Enhanced secretion of IFN-gamma by activated Th1 cells occurs via reverse signaling through TNF-related activation-induced cytokine.

Abstract

Growing evidence has demonstrated that members of TNF superfamily transduce signals after engagement with their receptors. TNF-related activation-induced cytokine (TRANCE), a member of TNF superfamily, is preferentially expressed on the surface of activated CD4(+) Th1 cells. The soluble receptor activator of NF-kappaB (RANK).Fc fusion protein suppresses IFN-gamma secretion by activated Th1 cells, but does not affect IL-4 secretion by Th2 cells. The suppressive effect on IFN-gamma secretion is observed when Th1 cells are activated by APCs, but not by immobilized anti-TCR beta mAb. In contrast, immobilized RANK.Fc fusion protein augments IFN-gamma secretion by Th1 cells, indicating the occurrence of reverse signaling through TRANCE during T cell/APC interaction.
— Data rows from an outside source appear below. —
[src/rtl/hilo_unit.sv]
// hilo_unit: iterative multiply/divide unit that owns HI and LO.
// One shift-add or shift-subtract step per clock; MTHI/MTLO are single cycle.
module hilo_unit #(
    parameter int LARGURA = 32
) (
    input  logic               clock,
    input  logic               reset,
    input  logic               start,
    input  logic [2:0]         operacao,
    input  logic [LARGURA-1:0] opA,
    input  logic [LARGURA-1:0] opB,
    input  logic               selHiLo,
    output logic [LARGURA-1:0] HiLoData,
    output logic               ocupado,
    output logic               pronto,
    output logic               erroDiv
);

    localparam int W  = LARGURA;
    localparam int CW = $clog2(LARGURA) + 1;
    localparam logic [CW-1:0] LAST = CW'(LARGURA - 1);

    localparam logic [2:0] OP_MULT  = 3'b001;
    localparam logic [2:0] OP_MULTU = 3'b010;
    localparam logic [2:0] OP_DIV   = 3'b011;
    localparam logic [2:0] OP_DIVU  = 3'b100;
    localparam logic [2:0] OP_MTHI  = 3'b101;
    localparam logic [2:0] OP_MTLO  = 3'b110;

    typedef enum logic [1:0] {
        IDLE,
        CALC,
        FIM
    } estadoT;

    estadoT estado;
    estadoT proxEstado;

    logic [W-1:0]  hiReg;
    logic [W-1:0]  loReg;
    logic [W-1:0]  accHi;
    logic [W-1:0]  accLo;
    logic [W-1:0]  magB;
    logic [CW-1:0] count;
    logic          opDiv;
    logic          negHi;
    logic          negLo;
    logic          zeroPend;
    logic          erroReg;
    logic          prontoReg;
    logic          prontoNext;

    logic isMul;
    logic isDiv;
    logic isSigned;
    logic isMthi;
    logic isMtlo;

    // Decode the requested operation class.
    always_comb begin
        isMul    = 1'b0;
        isDiv    = 1'b0;
        isSigned = 1'b0;
        isMthi   = 1'b0;
        isMtlo   = 1'b0;
        unique case (1'b1)
            (operacao == OP_MULT): begin
                isMul    = 1'b1;
                isSigned = 1'b1;
            end
            (operacao == OP_MULTU): isMul = 1'b1;
            (operacao == OP_DIV): begin
                isDiv    = 1'b1;
                isSigned = 1'b1;
            end
            (operacao == OP_DIVU): isDiv = 1'b1;
            (operacao == OP_MTHI): isMthi = 1'b1;
            (operacao == OP_MTLO): isMtlo = 1'b1;
            default: ;
        endcase
    end

    logic         idleStart;
    logic         accOp;
    logic         divZero;
    logic         negA;
    logic         negB;
    logic [W-1:0] absA;
    logic [W-1:0] absB;

    assign idleStart = (estado == IDLE) && start;
    assign accOp     = idleStart && (isMul || isDiv);
    assign divZero   = isDiv && (opB == '0);
    assign negA      = isSigned && opA[W-1];
    assign negB      = isSigned && opB[W-1];
    assign absA      = negA ? -opA : opA;
    assign absB      = negB ? -opB : opB;

    // accHi/accLo hold the running product (hi:lo) or remainder:quotient.
    logic [W:0]   mulSum;
    logic [W:0]   divShift;
    logic [W:0]   divDiff;
    logic         divFits;
    logic [W-1:0] stepHi;
    logic [W-1:0] stepLo;

    // One iteration step: shift-add for multiply, restoring divide otherwise.
    always_comb begin
        mulSum   = {1'b0, accHi} + (accLo[0] ? {1'b0, magB} : '0);
        divShift = {accHi, accLo[W-1]};
        divDiff  = divShift - {1'b0, magB};
        divFits  = ~divDiff[W];
        if (opDiv) begin
            stepHi = divFits ? divDiff[W-1:0] : divShift[W-1:0];
            stepLo = {accLo[W-2:0], divFits};
        end else begin
            stepHi = mulSum[W:1];
            stepLo = {mulSum[0], accLo[W-1:1]};
        end
    end

    logic [2*W-1:0] prodFix;
    logic [W-1:0]   quoFix;
    logic [W-1:0]   remFix;
    logic [W-1:0]   finHi;
    logic [W-1:0]   finLo;

    // Sign correction applied when the result is committed.
    always_comb begin
        prodFix = negLo ? -{accHi, accLo} : {accHi, accLo};
        quoFix  = negLo ? -accLo : accLo;
        remFix  = negHi ? -accHi : accHi;
        finHi   = opDiv ? remFix : prodFix[2*W-1:W];
        finLo   = opDiv ? quoFix : prodFix[W-1:0];
    end

    // FSM state register.
    always_ff @(posedge clock or posedge reset) begin
        if (reset) begin
            estado <= IDLE;
        end else begin
            estado <= proxEstado;
        end
    end

    // Next state; the done pulse is raised on leaving FIM.
    always_comb begin
        proxEstado = estado;
        prontoNext = 1'b0;
        unique case (estado)
            IDLE: begin
                if (accOp) begin
                    proxEstado = divZero ? FIM : CALC;
                end
            end
            CALC: begin
                if (count == LAST) begin
                    proxEstado = FIM;
                end
            end
            FIM: begin
                proxEstado = IDLE;
                prontoNext = 1'b1;
            end
            default: proxEstado = IDLE;
        endcase
    end

    // Datapath: operand capture, iteration and HI/LO commit.
    always_ff @(posedge clock or posedge reset) begin
        if (reset) begin
            hiReg     <= '0;
            loReg     <= '0;
            accHi     <= '0;
            accLo     <= '0;
            magB      <= '0;
            count     <= '0;
            opDiv     <= 1'b0;
            negHi     <= 1'b0;
            negLo     <= 1'b0;
            zeroPend  <= 1'b0;
            erroReg   <= 1'b0;
            prontoReg <= 1'b0;
        end else begin
            prontoReg <= prontoNext;
            unique case (estado)
                IDLE: begin
                    if (accOp) begin
                        accHi    <= '0;
                        accLo    <= absA;
                        magB     <= absB;
                        count    <= '0;
                        opDiv    <= isDiv;
                        zeroPend <= divZero;
                        negLo    <= negA ^ negB;
                        negHi    <= isDiv ? negA : (negA ^ negB);
                        if (!divZero) begin
                            erroReg <= 1'b0;
                        end
                    end else if (idleStart && isMthi) begin
                        hiReg <= opA;
                    end else if (idleStart && isMtlo) begin
                        loReg <= opA;
                    end
                end
                CALC: begin
                    accHi <= stepHi;
                    accLo <= stepLo;
                    count <= count + 1'b1;
                end
                FIM: begin
                    if (zeroPend) begin
                        erroReg <= 1'b1;
                    end else begin
                        hiReg <= finHi;
                        loReg <= finLo;
                    end
                end
                default: ;
            endcase
        end
    end

    assign ocupado  = (estado == CALC) || (estado == FIM);
    assign pronto   = prontoReg;
    assign erroDiv  = erroReg;
    assign HiLoData = selHiLo ? hiReg : loReg;

endmodule

[config.mk]
export PLATFORM = sky130hd
export DESIGN_NAME = hilo_unit
export DESIGN_NICKNAME = d
export VERILOG_FILES = /design/src/rtl/hilo_unit.sv
export SDC_FILE = /design/constraint.sdc
export NUM_CORES = 1
export LEC_CHECK = 0
export ABC_CLOCK_PERIOD_IN_PS = 5600
export CAP_MARGIN = 10
export CORE_ASPECT_RATIO = 1.75
export CORE_MARGIN = 2
export CORE_UTILIZATION = 55
export DETAILED_ROUTE_END_ITERATION = 8
export PLACE_DENSITY_LB_ADDON = 0.12
export SLEW_MARGIN = 15
export SYNTH_ARGS = -nofsm -noshare
export SYNTH_HDL_FRONTEND = slang
export SYNTH_SLANG_ARGS = --single-unit
[constraint.sdc]
create_clock -name clock -period 5.6 [get_ports clock]
set_clock_uncertainty 0.1 [all_clocks]
set_input_delay 1.12 -clock clock [delete_from_list [all_inputs] [get_ports clock]]
set_output_delay 1.12 -clock clock [all_outputs]
set_load 0.1 [all_outputs]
The enhanced secretion of IFN-gamma mediated via TRANCE correlates with the activation of p38 mitogen-activated protein kinase and is blocked by SB203580, a p38 mitogen-activated protein kinase-specific inhibitor. Thus, in addition to its role in activating dendritic cells by binding to the receptor RANK, TRANCE itself can signal the augmentation of IFN-gamma secretion via a p38-dependent pathway, and this provides yet another example of reverse signaling by a member of TNF superfamily.